GET OUT : MUCH MORE THAN A BLACK AND WHITE STORY

 

Guess Who’s Coming to Dinner? meets The Stepford Wives in this creepy anthropological and psychological sleeper hit.

Like Sidney Poitier, Daniel Kaluuya’s Chris is invited by his white girlfriend to meet the folks. Like Spencer Tracey and Katherine Hepburn, Bradley Whitford and Catherine Keener are upper middle class liberals, brimming with bonhomie. He is a neurosurgeon and she is a psychiatrist. And they both want to play in, and with their daughter’s intended’s brain.

Whitford and Keener are quietly chilling as the outwardly normal but inwardly unhinged couple.
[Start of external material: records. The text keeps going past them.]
What follows belongs to an exercise in optimizing a design on an open flow for small area, a short achievable clock period and few clock cycles; a production flow would make more cautious choices. Function was checked by simulation only, so behaviour that the tests miss may differ from the original. Power figures rest on the tool's default switching activity, not on a simulated workload.

### flow/design.v
module bk_route #(
    parameter LOGN   = 5,
    parameter N      = 1 << LOGN,
    parameter STAGES = 2 * LOGN - 1,
    parameter CPS    = N / 2,
    parameter CELLS  = STAGES * CPS
) (
    input  wire                 clk,
    input  wire                 rst,
    input  wire                 start,
    input  wire [N-1:0]         conn_valid,
    input  wire [N*LOGN-1:0]    conn_out,
    output wire                 busy,
    output reg                  done,
    output reg  [2*CELLS-1:0]   cells
);
    localparam NLEV = LOGN - 1;           
    localparam [2:0] S_IDLE   = 3'd0,
                     S_LOAD   = 3'd1,
                     S_PAD    = 3'd2,
                     S_LOOP   = 3'd3,
                     S_UPDATE = 3'd4,
                     S_MIDDLE = 3'd5;
    reg [2:0] state;
    reg [N*LOGN-1:0] dst;        
    reg [N*LOGN-1:0] inv;        
    reg [N-1:0]      real_in;    
    reg [N-1:0]      real_out;   
    reg [N-1:0]      col_in;     
    reg [N-1:0]      col_out;    
    reg [N-1:0]      coloured;   
    reg [LOGN:0]     pi;         
    reg [LOGN:0]     po;         
    reg [LOGN-1:0]   cur;        
    reg [LOGN-1:0]   lstart;     
    reg              in_loop;
    reg [LOGN-1:0]   level;
    assign busy = (state != S_IDLE);
    reg [LOGN-1:0] lmask;        
    reg [LOGN-1:0] base;         
    reg [LOGN-1:0] o_cur;        
    reg [LOGN-1:0] o_par;        
    reg [LOGN-1:0] p_line;       
    reg [LOGN-1:0] nxt;          
    always @* begin
        lmask  = {LOGN{1'b1}} >> level;
        base   = cur & ~lmask;
        o_cur  = dst[cur*LOGN +: LOGN];
        o_par  = o_cur ^ 1'b1;
        p_line = base | inv[(base | o_par)*LOGN +: LOGN];
        nxt    = p_line ^ 1'b1;
    end
    reg [N*LOGN-1:0]  dst_n, inv_n;
    reg [N-1:0]       rin_n, rout_n;
    reg [2*CELLS-1:0] cells_lv;
    integer l, b, k, M, up, lo;
    always @* begin
        dst_n    = dst;
        inv_n    = inv;
        rin_n    = real_in;
        rout_n   = real_out;
        cells_lv = cells;
        for (l = 0; l < NLEV; l = l + 1) begin
            if (level == l) begin
                M = N >> l;
                for (b = 0; b < N; b = b + (N >> l)) begin
                    for (k = 0; k < (N >> l)/2; k = k + 1) begin
                        up = b + 2*k + col_in[b + 2*k];
                        lo = b + 2*k + !col_in[b + 2*k];
                        dst_n[(b + k)*LOGN +: LOGN]       = dst[up*LOGN +: LOGN] >> 1;
                        dst_n[(b + M/2 + k)*LOGN +: LOGN] = dst[lo*LOGN +: LOGN] >> 1;
                        rin_n[b + k]       = real_in[up];
                        rin_n[b + M/2 + k] = real_in[lo];
                        if (real_in[b + 2*k] || real_in[b + 2*k + 1])
                            cells_lv[2*(l*CPS + b/2 + k) +: 2] = {1'b0, col_in[b + 2*k]};
                        else
                            cells_lv[2*(l*CPS + b/2 + k) +: 2] = 2'b10;
                        up = b + 2*k + col_out[b + 2*k];
                        lo = b + 2*k + !col_out[b + 2*k];
                        inv_n[(b + k)*LOGN +: LOGN]       = inv[up*LOGN +: LOGN] >> 1;
                        inv_n[(b + M/2 + k)*LOGN +: LOGN] = inv[lo*LOGN +: LOGN] >> 1;
                        rout_n[b + k]       = real_out[up];
                        rout_n[b + M/2 + k] = real_out[lo];
                        if (real_out[b + 2*k] || real_out[b + 2*k + 1])
                            cells_lv[2*((STAGES-1-l)*CPS + b/2 + k) +: 2] = {1'b0, col_out[b + 2*k]};
                        else
                            cells_lv[2*((STAGES-1-l)*CPS + b/2 + k) +: 2] = 2'b10;
                    end
                end
            end
        end
    end
    reg [2*CELLS-1:0] cells_mid;
    always @* begin
        cells_mid = cells;
        for (k = 0; k < CPS; k = k + 1) begin
            if (real_in[2*k] || real_in[2*k + 1])
                cells_mid[2*(NLEV*CPS + k) +: 2] = {1'b0, dst[(2*k)*LOGN]};
            else
                cells_mid[2*(NLEV*CPS + k) +: 2] = 2'b10;
        end
    end
    wire pi_free = !pi[LOGN] && !real_in[pi[LOGN-1:0]];
    wire po_free = !po[LOGN] && !real_out[po[LOGN-1:0]];
    always @(posedge clk) begin
        if (rst) begin
            state <= S_IDLE;
            done  <= 1'b0;
        end else begin
            done <= 1'b0;
            case (state)
                S_IDLE: begin
                    if (start) begin
                        dst      <= conn_out;
                        real_in  <= conn_valid;
                        real_out <= {N{1'b0}};
                        pi       <= 0;
                        state    <= S_LOAD;
                    end
                end
                S_LOAD: begin
                    if (real_in[pi[LOGN-1:0]]) begin
                        inv[dst[pi[LOGN-1:0]*LOGN +: LOGN]*LOGN +: LOGN] <= pi[LOGN-1:0];
                        real_out[dst[pi[LOGN-1:0]*LOGN +: LOGN]]         <= 1'b1;
                    end
                    if (pi == N - 1) begin
                        pi    <= 0;
                        po    <= 0;
                        state <= S_PAD;
                    end else begin
                        pi <= pi + 1'b1;
                    end
                end
                S_PAD: begin
                    if (pi[LOGN] && po[LOGN]) begin
                        level    <= 0;
                        pi       <= 0;
                        in_loop  <= 1'b0;
                        coloured <= {N{1'b0}};
                        state    <= S_LOOP;
                    end else if (pi_free && po_free) begin
                        dst[pi[LOGN-1:0]*LOGN +: LOGN] <= po[LOGN-1:0];
                        inv[po[LOGN-1:0]*LOGN +: LOGN] <= pi[LOGN-1:0];
                        pi <= pi + 1'b1;
                        po <= po + 1'b1;
                    end else begin
                        if (!pi_free && !pi[LOGN]) pi <= pi + 1'b1;
                        if (!po_free && !po[LOGN]) po <= po + 1'b1;
                    end
                end
                S_LOOP: begin
                    if (!in_loop) begin
                        if (pi[LOGN]) begin
                            state <= S_UPDATE;
                        end else if (coloured[pi[LOGN-1:0]]) begin
                            pi <= pi + 1'b1;
                        end else begin
                            cur     <= pi[LOGN-1:0];
                            lstart  <= pi[LOGN-1:0];
                            in_loop <= 1'b1;
                        end
                    end else begin
                        coloured[cur]          <= 1'b1;
                        col_in[cur]            <= 1'b0;
                        col_out[base | o_cur]  <= 1'b0;
                        coloured[p_line]       <= 1'b1;
                        col_in[p_line]         <= 1'b1;
                        col_out[base | o_par]  <= 1'b1;
                        if (nxt == lstart) begin
                            in_loop <= 1'b0;
                            pi      <= pi + 1'b1;
                        end else begin
                            cur <= nxt;
                        end
                    end
                end
                S_UPDATE: begin
                    dst      <= dst_n;
                    inv      <= inv_n;
                    real_in  <= rin_n;
                    real_out <= rout_n;
                    cells    <= cells_lv;
                    if (level == NLEV - 1) begin
                        state <= S_MIDDLE;
                    end else begin
                        level    <= level + 1'b1;
                        pi       <= 0;
                        coloured <= {N{1'b0}};
                        state    <= S_LOOP;
                    end
                end
                S_MIDDLE: begin
                    cells <= cells_mid;
                    done  <= 1'b1;
                    state <= S_IDLE;
                end
                default: state <= S_IDLE;
            endcase
        end
    end
endmodule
They and their white friends go out of their way to connect with Chris in a cringe worthy display to show how anti-racist they are. But it’s a sinister spin on the “Does protest too much” suspicion of sincerity as cringe turns into creepy as Chris notices the only black people in the coterie of a weekend get together – the gardener, the maid and the much younger husband of a matronly white neighbour – seem to have been lobotimised.

Daniel Kaluuya is brilliant as the wary and socially aware Chris. Chris’ paranoid friend Rod, played with comic gusto by Milton “LilRey” Howery is a brilliant complimenting contrast.
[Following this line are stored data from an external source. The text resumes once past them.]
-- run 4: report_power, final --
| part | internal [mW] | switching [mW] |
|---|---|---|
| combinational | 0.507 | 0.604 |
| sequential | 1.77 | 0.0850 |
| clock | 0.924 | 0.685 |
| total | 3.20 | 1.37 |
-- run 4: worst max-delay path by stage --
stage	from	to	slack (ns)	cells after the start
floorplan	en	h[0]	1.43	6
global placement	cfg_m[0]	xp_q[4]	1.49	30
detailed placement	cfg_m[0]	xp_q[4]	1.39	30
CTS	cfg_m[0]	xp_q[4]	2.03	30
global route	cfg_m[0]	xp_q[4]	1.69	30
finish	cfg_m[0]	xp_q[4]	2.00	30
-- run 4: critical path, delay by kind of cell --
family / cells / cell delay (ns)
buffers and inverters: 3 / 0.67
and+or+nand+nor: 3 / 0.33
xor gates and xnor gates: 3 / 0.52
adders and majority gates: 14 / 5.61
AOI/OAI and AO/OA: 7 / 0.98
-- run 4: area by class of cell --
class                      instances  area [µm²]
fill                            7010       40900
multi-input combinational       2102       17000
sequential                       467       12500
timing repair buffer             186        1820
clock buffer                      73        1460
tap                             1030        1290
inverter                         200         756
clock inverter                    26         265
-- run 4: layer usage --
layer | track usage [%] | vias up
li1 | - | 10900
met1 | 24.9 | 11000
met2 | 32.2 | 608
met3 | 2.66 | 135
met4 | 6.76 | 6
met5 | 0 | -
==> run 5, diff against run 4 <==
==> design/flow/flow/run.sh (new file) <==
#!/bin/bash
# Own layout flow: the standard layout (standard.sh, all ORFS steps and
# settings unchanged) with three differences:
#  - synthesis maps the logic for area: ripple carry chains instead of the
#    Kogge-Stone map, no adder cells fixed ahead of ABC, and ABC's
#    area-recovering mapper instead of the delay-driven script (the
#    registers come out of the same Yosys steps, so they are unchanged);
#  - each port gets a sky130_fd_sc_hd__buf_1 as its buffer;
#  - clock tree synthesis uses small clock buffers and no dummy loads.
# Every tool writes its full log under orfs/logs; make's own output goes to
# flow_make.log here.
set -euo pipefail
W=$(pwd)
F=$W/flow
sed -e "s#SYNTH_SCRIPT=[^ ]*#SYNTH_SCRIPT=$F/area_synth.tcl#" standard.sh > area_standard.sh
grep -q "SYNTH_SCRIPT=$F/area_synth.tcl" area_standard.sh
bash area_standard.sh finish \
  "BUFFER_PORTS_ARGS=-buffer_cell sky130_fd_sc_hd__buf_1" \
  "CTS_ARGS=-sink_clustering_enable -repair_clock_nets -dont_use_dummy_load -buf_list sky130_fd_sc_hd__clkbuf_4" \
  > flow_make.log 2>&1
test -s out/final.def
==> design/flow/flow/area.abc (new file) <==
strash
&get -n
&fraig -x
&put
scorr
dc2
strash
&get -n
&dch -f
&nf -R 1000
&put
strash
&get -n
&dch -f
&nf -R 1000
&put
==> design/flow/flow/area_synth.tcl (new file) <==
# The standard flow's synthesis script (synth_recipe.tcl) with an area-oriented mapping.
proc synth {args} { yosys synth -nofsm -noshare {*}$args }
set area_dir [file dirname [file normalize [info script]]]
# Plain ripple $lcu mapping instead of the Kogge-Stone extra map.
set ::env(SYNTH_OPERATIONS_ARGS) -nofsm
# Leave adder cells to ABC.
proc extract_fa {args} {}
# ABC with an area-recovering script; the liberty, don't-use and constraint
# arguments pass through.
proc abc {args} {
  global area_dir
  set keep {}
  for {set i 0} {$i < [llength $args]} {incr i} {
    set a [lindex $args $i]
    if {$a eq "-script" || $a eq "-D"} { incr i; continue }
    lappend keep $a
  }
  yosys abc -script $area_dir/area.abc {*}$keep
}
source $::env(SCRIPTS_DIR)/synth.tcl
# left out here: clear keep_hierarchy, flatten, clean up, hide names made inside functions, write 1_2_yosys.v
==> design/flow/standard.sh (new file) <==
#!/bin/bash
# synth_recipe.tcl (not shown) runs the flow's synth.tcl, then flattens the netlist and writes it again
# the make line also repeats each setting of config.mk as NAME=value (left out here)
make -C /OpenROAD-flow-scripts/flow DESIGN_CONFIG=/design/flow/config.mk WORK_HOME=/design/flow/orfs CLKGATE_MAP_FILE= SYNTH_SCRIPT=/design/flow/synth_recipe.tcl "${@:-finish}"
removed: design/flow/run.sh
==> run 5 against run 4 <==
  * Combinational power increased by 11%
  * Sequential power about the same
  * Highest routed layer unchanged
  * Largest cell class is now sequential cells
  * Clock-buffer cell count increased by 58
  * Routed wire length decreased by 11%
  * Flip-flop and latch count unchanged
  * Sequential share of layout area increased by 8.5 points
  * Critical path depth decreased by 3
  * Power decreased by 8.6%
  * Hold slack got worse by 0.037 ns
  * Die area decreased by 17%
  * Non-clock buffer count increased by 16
Stephen Root’s blind art dealer is also a notable creation.

Michael Abels stand out score is well, a stand out. His main theme, Sikiliza Kwa Wahenga, is like an African Ave Santani, Jerry Goldsmith’s Academy Award Winning score for the Omen. There is a whispering chorus with gospel undertones accompanying pluck hill billy strings.
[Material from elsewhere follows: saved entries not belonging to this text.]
Source: an optimization exercise on an open RTL-to-GDS flow (aim: small area). Production flows keep margins and buffers that such runs may drop. In this exercise RTL edits were held to simulation tests only and were not proved equivalent to the original.

==> inputs of run a <==
Design jet, start of the top module:
module jet (
    input  wire        clk,
    input  wire        rst,
    input  wire        tick,
    input  wire        bus_we,
    input  wire [7:0]  bus_addr,
    input  wire [31:0] bus_wdata,
    output reg  [31:0] bus_rdata,
    input  wire [7:0]  in_slots,
    input  wire [31:0] stamp,
    input  wire [7:0]  sig_in,
    input  wire        grp_start,
    input  wire        grp_stop,
    input  wire        grp_restart,
    output wire [7:0]  out_lvl,
    output wire [7:0]  out_oe,
    output wire [3:0]  side_lvl,
    output wire [3:0]  side_oe,
    output reg         sig_we,
    output reg  [2:0]  sig_idx,
    output reg         sig_lvl,
    output reg         evt
);
==> flow/config.mk <==
export PLATFORM = sky130hd
export DESIGN_NAME = jet
export DESIGN_NICKNAME = jet
export VERILOG_FILES = /design/flow/design.v
export SDC_FILE = /design/flow/constraint.sdc
export NUM_CORES = 4
export LEC_CHECK = 0
export CAP_MARGIN = 20
export CORE_MARGIN = 2
export CORE_UTILIZATION = 55
export CTS_BUF_LIST = sky130_fd_sc_hd__clkbuf_4 sky130_fd_sc_hd__clkbuf_8
export PLACE_DENSITY = 0.65
export SLEW_MARGIN = 20
==> flow/constraint.sdc <==
create_clock -name core_clock -period 20.0 [get_ports {clk}]
set_input_delay 4.0000 -clock core_clock [delete_from_list [all_inputs] [get_ports {clk}]]
set_output_delay 4.0000 -clock core_clock [all_outputs]
set_load 0.01 [all_outputs]
run.sh (not shown) runs the stock make flow with config.mk's settings and CLKGATE_MAP_FILE= SYNTH_SCRIPT=/design/flow/synth_recipe.tcl, a recipe that flattens the netlist after the stock synthesis.
==> inputs of run b, as changes to run a <==
--- a/flow/design.v
+++ b/flow/design.v
@@ -85,26 +85,15 @@
     wire [5:0]  width  = (fwidth == 5'd0) ? 6'd32 : {1'b0, fwidth};
     wire        tx_empty = (tx_cnt == 3'd0);
     wire        rx_full  = (rx_cnt == 3'd4);
     wire [31:0] tx_head  = txf[tx_rd];
     wire [31:0] rx_head  = (rx_cnt == 3'd0) ? 32'd0 : rxf[rx_rd];
     wire [2:0]  state = fault ? ST_FAULT : (!run ? ST_STOPPED : run_state);
     wire [31:0] stat  = {state, tx_cnt, rx_cnt, evt_flag, cur, lcnt, 1'b0, pc};
-    wire [31:0] pc_oh = (pc[6:5] == 2'd0) ? (32'd1 << pc[4:0]) : 32'd0;
-    wire [31:0] ba_oh = (bus_addr[7:5] == 3'b100) ? (32'd1 << bus_addr[4:0]) : 32'd0;
-    reg  [15:0] ir, prog_rd;
-    integer q;
-    always @(*) begin
-        ir      = 16'd0;
-        prog_rd = 16'd0;
-        for (q = 0; q < PW; q = q + 1) begin
-            ir      = ir      | (prog[q] & {16{pc_oh[q]}});
-            prog_rd = prog_rd | (prog[q] & {16{ba_oh[q]}});
-        end
-    end
+    wire [15:0] ir   = (pc < PW) ? prog[pc[PAW-1:0]] : 16'h0000;
     wire [3:0]  op   = ir[15:12];
     wire [3:0]  cond = ir[11:8];
     wire [6:0]  addr = ir[6:0];
     wire [2:0]  grp  = ir[11:9];
     wire [3:0]  mask = ir[7:4];
     wire [3:0]  val  = ir[3:0];
     wire [2:0]  slot = ir[11:9];
@@ -170,72 +159,36 @@
             2'd0:    pack_src = m;
             2'd1:    pack_src = stamp;
             2'd2:    pack_src = 32'h0000_0000;
             default: pack_src = 32'hFFFF_FFFF;
         endcase
     end
     wire [5:0]  pack_k   = (pcnt == 5'd0) ? 6'd32 : {1'b0, pcnt};
+    reg  [31:0] pack_rev;
+    integer r;
+    always @(*)
+        for (r = 0; r < 32; r = r + 1)
+            pack_rev[r] = pack_src[31 - r];
+    wire [63:0] pack_lsb = {pack_src, d} >> pack_k;
+    wire [63:0] pack_msb = {d, pack_rev} << pack_k;
+    wire [31:0] pack_d   = forder ? pack_msb[63:32] : pack_lsb[31:0];
     wire [6:0]  pack_cur7 = {1'b0, cur} + {1'b0, pack_k};
     wire [5:0]  pack_cur = (pack_cur7 > 7'd32) ? 6'd32 : pack_cur7[5:0];
     wire        recv_bit = ins[slot];
+    wire [31:0] recv_d   = forder ? {d[30:0], recv_bit} : {recv_bit, d[31:1]};
     wire [5:0]  recv_cur = (cur == 6'd32) ? 6'd32 : cur + 6'd1;
-    wire        is_send = (op == OP_SEND);
-    wire        is_recv = (op == OP_RECV);
-    wire        is_pack = (op == OP_PACK);
-    wire        is_shf  = is_send | is_recv | is_pack;
-    wire        is_load = (op == OP_LOAD);
-    wire        is_post = (op == OP_POST);
-    wire [31:0] src_v   = {pack_src[31:1], is_pack ? pack_src[0] : (is_recv & recv_bit)};
-    reg  [31:0] src_rev;
-    integer r;
-    always @(*)
-        for (r = 0; r < 32; r = r + 1)
-            src_rev[r] = src_v[31 - r];
-    wire [5:0]  shf_k   = is_pack ? pack_k : 6'd1;
-    reg  [31:0] f_hi, f_lo;
-    reg  [5:0]  f_s;
+    wire [31:0] load_d   = forder ? (tx_head << (6'd32 - width)) : tx_head;
+    reg [31:0] post_word;
     always @(*) begin
-        if (is_shf) begin
-            f_hi = forder ? d : src_v;
-            f_lo = forder ? src_rev : d;
-            f_s  = forder ? (6'd32 - shf_k) : shf_k;
-        end else if (is_load) begin
-            f_hi = tx_head;
-            f_lo = 32'd0;
-            f_s  = forder ? width : 6'd32;
-        end else if (is_post) begin
-            f_hi = 32'd0;
-            f_lo = d;
-            f_s  = 6'd32 - cur;
-        end else begin  
-            f_hi = m;
-            f_lo = d;
-            f_s  = 6'd32;
-        end
-    end
-    wire [62:0] f0 = f_s[5] ? {31'd0, f_hi} : {f_hi[30:0], f_lo};
-    wire [46:0] f1 = f_s[4] ? f0[62:16] : f0[46:0];
-    wire [38:0] f2 = f_s[3] ? f1[46:8]  : f1[38:0];
-    wire [34:0] f3 = f_s[2] ? f2[38:4]  : f2[34:0];
-    wire [32:0] f4 = f_s[1] ? f3[34:2]  : f3[32:0];
-    wire [31:0] fout = f_s[0] ? f4[32:1] : f4[31:0];
-    reg  [31:0] post_mask;
-    always @(*)
-        for (r = 0; r < 32; r = r + 1)
-            post_mask[r] = (cur > r);
-    wire [31:0] post_word = forder ? (d & post_mask) : fout;
-    wire        m_dec = mfn[2];
-    reg  [31:0] m_pm;
-    reg         m_c;
-    always @(*) begin
-        m_c = 1'b1;
-        for (r = 0; r < 32; r = r + 1) begin
-            m_pm[r] = m[r] ^ m_c;
-            m_c = m_c & (m[r] ^ m_dec);
-        end
+        if (cur == 6'd0)
+            post_word = 32'd0;
+        else if (forder)
+            post_word = d & ((cur == 6'd32) ? 32'hFFFF_FFFF : ((32'd1 << cur) - 32'd1));
+        else
+            post_word = d >> (6'd32 - cur);
     end
     wire exec = tick && !fault && (run || step_pend);
     reg [6:0]  x_pc;
     reg [31:0] x_d;
     reg [5:0]  x_cur;
     reg [7:0]  x_n0, x_n1;
     reg [31:0] x_m;
@@ -292,28 +245,33 @@
                         3'd2: x_slvl      = (slvl      & ~mask) | (val & mask);
                         3'd3: x_oen[3:0]  = (oen[3:0]  & ~mask) | (val & mask);
                         default: x_oen[7:4] = (oen[7:4] & ~mask) | (val & mask);
                     endcase
                 end
                 OP_SEND: begin
                     if (cur != 6'd0) begin
-                        x_olvl[slot] = forder ? d[31] : d[0];
-                        x_d = fout;
+                        if (forder) begin
+                            x_olvl[slot] = d[31];
+                            x_d = {d[30:0], 1'b0};
+                        end else begin
+                            x_olvl[slot] = d[0];
+                            x_d = {1'b0, d[31:1]};
+                        end
                         x_cur = cur - 6'd1;
                     end else begin
                         x_olvl[slot] = fidle;
                     end
                 end
                 OP_RECV: begin
-                    x_d   = fout;
+                    x_d   = recv_d;
                     x_cur = recv_cur;
                 end
                 OP_LOAD: begin
                     if (!tx_empty) begin
-                        x_d      = fout;
+                        x_d      = load_d;
                         x_cur    = width;
                         x_tx_pop = 1'b1;
                     end else if (nb) begin
                         x_cur = 6'd0;
                     end else begin
                         done    = 1'b0;
                         x_state = ST_STALL_L;
@@ -383,24 +341,24 @@
                     endcase
                 end
                 OP_MARK: begin
                     case (mfn)
                         3'd0: x_m = stamp;
                         3'd1: x_m = d;
                         3'd2: begin
-                            x_d   = fout;
+                            x_d   = m;
                             x_cur = 6'd32;
                         end
-                        3'd3: x_m = m_pm;
-                        3'd4: x_m = m_pm;
+                        3'd3: x_m = m + 32'd1;
+                        3'd4: x_m = m - 32'd1;
                         default: x_m = 32'd0;
                     endcase
                 end
                 OP_PACK: begin
-                    x_d   = fout;
+                    x_d   = pack_d;
                     x_cur = pack_cur;
                 end
                 default: begin  
                     x_sig = 1'b1;
                     x_evt = sevt;
                 end
             endcase
@@ -432,15 +390,15 @@
     wire w_n     = bus_we && (bus_addr == A_N);
     wire w_m     = bus_we && (bus_addr == A_M);
     wire w_d     = bus_we && (bus_addr == A_D);
     wire w_prog  = bus_we && bus_addr[7] && (bus_addr[6:0] < PW);
     wire w_clr   = w_ctrl && bus_wdata[31];
     always @(*) begin
         if (bus_addr[7]) begin
-            bus_rdata = {16'd0, prog_rd};
+            bus_rdata = (bus_addr[6:0] < PW) ? {16'd0, prog[bus_addr[PAW-1:0]]} : 32'd0;
         end else begin
             case (bus_addr)
                 A_CTRL:  bus_rdata = {17'd0, entry, 7'd0, run};
                 A_STAT:  bus_rdata = stat;
                 A_PC:    bus_rdata = {25'd0, pc};
                 A_RX:    bus_rdata = rx_head;
                 A_FRAME: bus_rdata = {19'd0, fwidth, 6'd0, fidle, forder};
@@ -448,41 +406,45 @@
                 A_N:     bus_rdata = {16'd0, n1, n0};
                 A_M:     bus_rdata = m;
                 A_D:     bus_rdata = d;
                 default: bus_rdata = 32'd0;
             endcase
         end
     end
-    wire [15:0] prog_wd = bus_wdata[15:0] & {16{~rst}};
-    wire [31:0] prog_we = {32{rst}} | ({32{bus_we}} & ba_oh);
     integer k;
-    always @(posedge clk)
-        for (k = 0; k < PW; k = k + 1)
-            if (prog_we[k])
-                prog[k] <= prog_wd;
+    always @(posedge clk) begin
+        if (rst) begin
+            for (k = 0; k < PW; k = k + 1)
+                prog[k] <= 16'h0000;
+        end else if (w_prog) begin
+            prog[bus_addr[PAW-1:0]] <= bus_wdata[15:0];
+        end
+    end
     wire tx_pop  = exec && x_tx_pop;
     wire tx_push = w_tx && (tx_cnt != 3'd4);
     wire rx_push = exec && x_rx_push;
     wire rx_pop  = w_pop && (rx_cnt != 3'd0);
     always @(posedge clk) begin
-        if (tx_push)
-            txf[tx_rd + tx_cnt[1:0]] <= bus_wdata;
-        if (rx_push)
-            rxf[rx_rd + rx_cnt[1:0]] <= post_word;
-    end
-    always @(posedge clk) begin
         if (rst || w_clr) begin
             tx_rd  <= 2'd0;
             tx_cnt <= 3'd0;
             rx_rd  <= 2'd0;
             rx_cnt <= 3'd0;
+            for (k = 0; k < 4; k = k + 1) begin
+                txf[k] <= 32'd0;
+                rxf[k] <= 32'd0;
+            end
         end else begin
+            if (tx_push)
+                txf[tx_rd + tx_cnt[1:0]] <= bus_wdata;
             if (tx_pop)
                 tx_rd <= tx_rd + 2'd1;
             tx_cnt <= tx_cnt + {2'd0, tx_push} - {2'd0, tx_pop};
+            if (rx_push)
+                rxf[rx_rd + rx_cnt[1:0]] <= x_rx_word;
             if (rx_pop)
                 rx_rd <= rx_rd + 2'd1;
             rx_cnt <= rx_cnt + {2'd0, rx_push} - {2'd0, rx_pop};
         end
     end
     always @(posedge clk) begin
         if (rst) begin
==> flow/config.mk (replaced) <==
export PLATFORM = sky130hd
export DESIGN_NAME = jet
export DESIGN_NICKNAME = jet
export VERILOG_FILES = /design/flow/design.v
export SDC_FILE = /design/flow/constraint.sdc
export NUM_CORES = 4
export LEC_CHECK = 0
export CAP_MARGIN = 20
export CORE_MARGIN = 2
export CORE_UTILIZATION = 20
export PLACE_DENSITY = 0.3
export SLEW_MARGIN = 20
==> flow_summary.toml <==
[routing]
wl_met3_um = 27320
wl_met2_um = 166500

[pwr]
p_comb_mw = 2.06

[global_route]
grt_pass1_vias = 53800

[logic_synthesis]
synthTopCellsByArea = "edfxtp_1 (36%), mux4_2 (12%), and2_1 (6.3%)"
yosys-top-cells-count = "edfxtp_1 (768), and2_1 (640), nand2_1 (576)"

[run_status]
status = "no timing/DRC/antenna violations"

[place]
post-place-ws_ns = 7.610

[final_layout]
register_area_mm2 = 0.02703

[timing]
worst_slack_ns = 7.413
The numbers above come from run b.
Childish Gambino’s Redbone also makes an astonishing audio appearance.

Flanagan and Allen’s Run Rabbit Run, has ominous intent in a pre title sequence.

Slavery, incarceration and eugenics are weighty subjects examined here but savvy writer director Jordan Peele leavens both the cringe and the creepy with comedy and so GET OUT becomes a scary satire, that shows that racial prejudice is more than just skin deep. Get out and see it!